### [Collected data]
<file path="src/rtl/tl_uart_tx.sv">
// rtl/tl_uart_tx.sv - TileLink-UL UART transmitter (8N1, LSB first) with a TX FIFO.
// Define UART_TX_RUNTIME_DIV_EN to make the DIV register writable; otherwise the divisor is CLK_DIV.
module tl_uart_tx #(
  parameter int XLEN       = 32,
  parameter int SID_WIDTH  = 2,
  parameter int CLK_DIV    = 868,
  parameter int FIFO_DEPTH = 8
) (
  input  logic                 clk,
  input  logic                 reset,
  input  logic                 tl_a_valid,
  output logic                 tl_a_ready,
  input  logic [2:0]           tl_a_opcode,
  input  logic [2:0]           tl_a_param,
  input  logic [2:0]           tl_a_size,
  input  logic [SID_WIDTH-1:0] tl_a_source,
  input  logic [XLEN-1:0]      tl_a_address,
  input  logic [XLEN/8-1:0]    tl_a_mask,
  input  logic [XLEN-1:0]      tl_a_data,
  output logic                 tl_d_valid,
  input  logic                 tl_d_ready,
  output logic [2:0]           tl_d_opcode,
  output logic [1:0]           tl_d_param,
  output logic [2:0]           tl_d_size,
  output logic [SID_WIDTH-1:0] tl_d_source,
  output logic [XLEN-1:0]      tl_d_data,
  output logic                 tl_d_corrupt,
  output logic                 tl_d_denied,
  output logic                 uart_tx,
  output logic                 tx_empty
);

  localparam int AW = (FIFO_DEPTH > 1) ? $clog2(FIFO_DEPTH) : 1;
  localparam int CW = AW + 1;
  localparam logic [CW-1:0] DEPTH_C   = CW'(FIFO_DEPTH);
  localparam logic [15:0]   DIV_RESET = 16'(CLK_DIV);

  typedef enum logic [1:0] {S_IDLE, S_START, S_DATA, S_STOP} state_e;

  state_e          state_q, state_d;
  logic [15:0]     bitcnt_q, bitcnt_d;
  logic [15:0]     divl_q, divl_d;
  logic [2:0]      bitidx_q, bitidx_d;
  logic [7:0]      shreg_q, shreg_d;

  logic [7:0]      fifo_q [FIFO_DEPTH];
  logic [AW-1:0]   wptr_q, rptr_q;
  logic [CW-1:0]   count_q;
  logic            overflow_q;

  logic            d_valid_q, d_denied_q;
  logic [2:0]      d_opcode_q, d_size_q;
  logic [SID_WIDTH-1:0] d_source_q;
  logic [XLEN-1:0] d_data_q;

  logic            a_fire, is_get, is_put, bad_req;
  logic            fifo_full, fifo_empty, busy;
  logic            push_req, push, pop, ovf_set, ovf_clr, start_frame;
  logic [1:0]      offset;
  logic [XLEN-1:0] rdata;
  logic [15:0]     div_eff, div_rd;
  logic            unused_inputs;

  assign unused_inputs = ^{tl_a_param, tl_a_address, tl_a_mask, tl_a_data};

  assign tl_a_ready = !d_valid_q;
  assign a_fire     = tl_a_valid & tl_a_ready;
  assign offset     = tl_a_address[3:2];
  assign fifo_full  = (count_q == DEPTH_C);
  assign fifo_empty = (count_q == '0);
  assign busy       = (state_q != S_IDLE);

  always_comb begin
    is_put   = (tl_a_opcode == 3'd0) || (tl_a_opcode == 3'd1);
    is_get   = (tl_a_opcode == 3'd4);
    bad_req  = !(is_put || is_get) || (offset == 2'd3);
    push_req = a_fire & is_put & ~bad_req & (offset == 2'd0) & tl_a_mask[0];
    // Fullness is judged on the registered count, so a same-cycle pop never rescues a push.
    push     = push_req & ~fifo_full;
    ovf_set  = push_req & fifo_full;
    ovf_clr  = a_fire & is_put & ~bad_req & (offset == 2'd1) & tl_a_mask[0] & tl_a_data[3];
  end

`ifdef UART_TX_RUNTIME_DIV_EN
  logic [15:0] div_q, div_wr;
  logic        div_we;

  always_comb begin
    div_wr = div_q;
    if (tl_a_mask[0]) div_wr[7:0]  = tl_a_data[7:0];
    if (tl_a_mask[1]) div_wr[15:8] = tl_a_data[15:8];
    if (div_wr < 16'd2) div_wr = 16'd2;
  end

  assign div_we = a_fire & is_put & ~bad_req & (offset == 2'd2);

  always_ff @(posedge clk) begin
    if (!reset)      div_q <= DIV_RESET;
    else if (div_we) div_q <= div_wr;
  end

  assign div_eff = div_q;
  assign div_rd  = div_q;
`else
  assign div_eff = DIV_RESET;
  assign div_rd  = 16'd0;
`endif

  always_comb begin
    rdata = '0;
    case (offset)
      2'd0: rdata[31] = fifo_full;
      2'd1: begin
        rdata[0]      = busy;
        rdata[1]      = fifo_full;
        rdata[2]      = fifo_empty;
        rdata[3]      = overflow_q;
        rdata[8 +: CW] = count_q;
      end
      2'd2: rdata[15:0] = div_rd;
      default: rdata = '0;
    endcase
  end

  always_ff @(posedge clk) begin
    if (!reset) begin
      d_valid_q  <= 1'b0;
      d_opcode_q <= '0;
      d_size_q   <= '0;
      d_source_q <= '0;
      d_data_q   <= '0;
      d_denied_q <= 1'b0;
    end else if (a_fire) begin
      d_valid_q  <= 1'b1;
      d_opcode_q <= is_get ? 3'd1 : 3'd0;
      d_size_q   <= tl_a_size;
      d_source_q <= tl_a_source;
      d_data_q   <= (is_get && !bad_req) ? rdata : '0;
      d_denied_q <= bad_req | ovf_set;
    end else if (d_valid_q && tl_d_ready) begin
      d_valid_q  <= 1'b0;
    end
  end

  always_ff @(posedge clk) begin
    if (push) fifo_q[wptr_q] <= tl_a_data[7:0];
  end

  always_ff @(posedge clk) begin
    if (!reset) begin
      wptr_q     <= '0;
      rptr_q     <= '0;
      count_q    <= '0;
      overflow_q <= 1'b0;
    end else begin
      if (push) wptr_q <= wptr_q + AW'(1);
      if (pop)  rptr_q <= rptr_q + AW'(1);
      case ({push, pop})
        2'b10:   count_q <= count_q + CW'(1);
        2'b01:   count_q <= count_q - CW'(1);
        default: count_q <= count_q;
      endcase
      if (ovf_set)      overflow_q <= 1'b1;
      else if (ovf_clr) overflow_q <= 1'b0;
    end
  end

  always_ff @(posedge clk) begin
    if (!reset) begin
      state_q  <= S_IDLE;
      bitcnt_q <= '0;
      divl_q   <= DIV_RESET;
      bitidx_q <= '0;
      shreg_q  <= '0;
    end else begin
      state_q  <= state_d;
      bitcnt_q <= bitcnt_d;
      divl_q   <= divl_d;
      bitidx_q <= bitidx_d;
      shreg_q  <= shreg_d;
    end
  end

  always_comb begin
    state_d     = state_q;
    bitcnt_d    = bitcnt_q;
    divl_d      = divl_q;
    bitidx_d    = bitidx_q;
    shreg_d     = shreg_q;
    start_frame = 1'b0;
    case (state_q)
      S_IDLE: begin
        if (!fifo_empty) start_frame = 1'b1;
      end
      S_START: begin
        if (bitcnt_q == '0) begin
          state_d  = S_DATA;
          bitidx_d = '0;
          bitcnt_d = divl_q - 16'd1;
        end else begin
          bitcnt_d = bitcnt_q - 16'd1;
        end
      end
      S_DATA: begin
        if (bitcnt_q == '0) begin
          bitcnt_d = divl_q - 16'd1;
          shreg_d  = {1'b0, shreg_q[7:1]};
          if (bitidx_q == 3'd7) state_d  = S_STOP;
          else                  bitidx_d = bitidx_q + 3'd1;
        end else begin
          bitcnt_d = bitcnt_q - 16'd1;
        end
      end
      S_STOP: begin
        // Back-to-back frames: a waiting byte starts right after the stop bit.
        if (bitcnt_q == '0) begin
          if (!fifo_empty) start_frame = 1'b1;
          else             state_d     = S_IDLE;
        end else begin
          bitcnt_d = bitcnt_q - 16'd1;
        end
      end
      default: state_d = S_IDLE;
    endcase
    if (start_frame) begin
      state_d  = S_START;
      shreg_d  = fifo_q[rptr_q];
      divl_d   = div_eff;
      bitcnt_d = div_eff - 16'd1;
    end
    pop = start_frame;
  end

  always_comb begin
    case (state_q)
      S_START: uart_tx = 1'b0;
      S_DATA:  uart_tx = shreg_q[0];
      default: uart_tx = 1'b1;
    endcase
  end

  assign tx_empty     = fifo_empty && (state_q == S_IDLE);
  assign tl_d_valid   = d_valid_q;
  assign tl_d_opcode  = d_opcode_q;
  assign tl_d_param   = 2'd0;
  assign tl_d_size    = d_size_q;
  assign tl_d_source  = d_source_q;
  assign tl_d_data    = d_data_q;
  assign tl_d_corrupt = 1'b0;
  assign tl_d_denied  = d_denied_q;

endmodule

</file>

### [About this task]
All that is needed is how many lines of the data contain "busy", stated as a number.

### [Response box]
3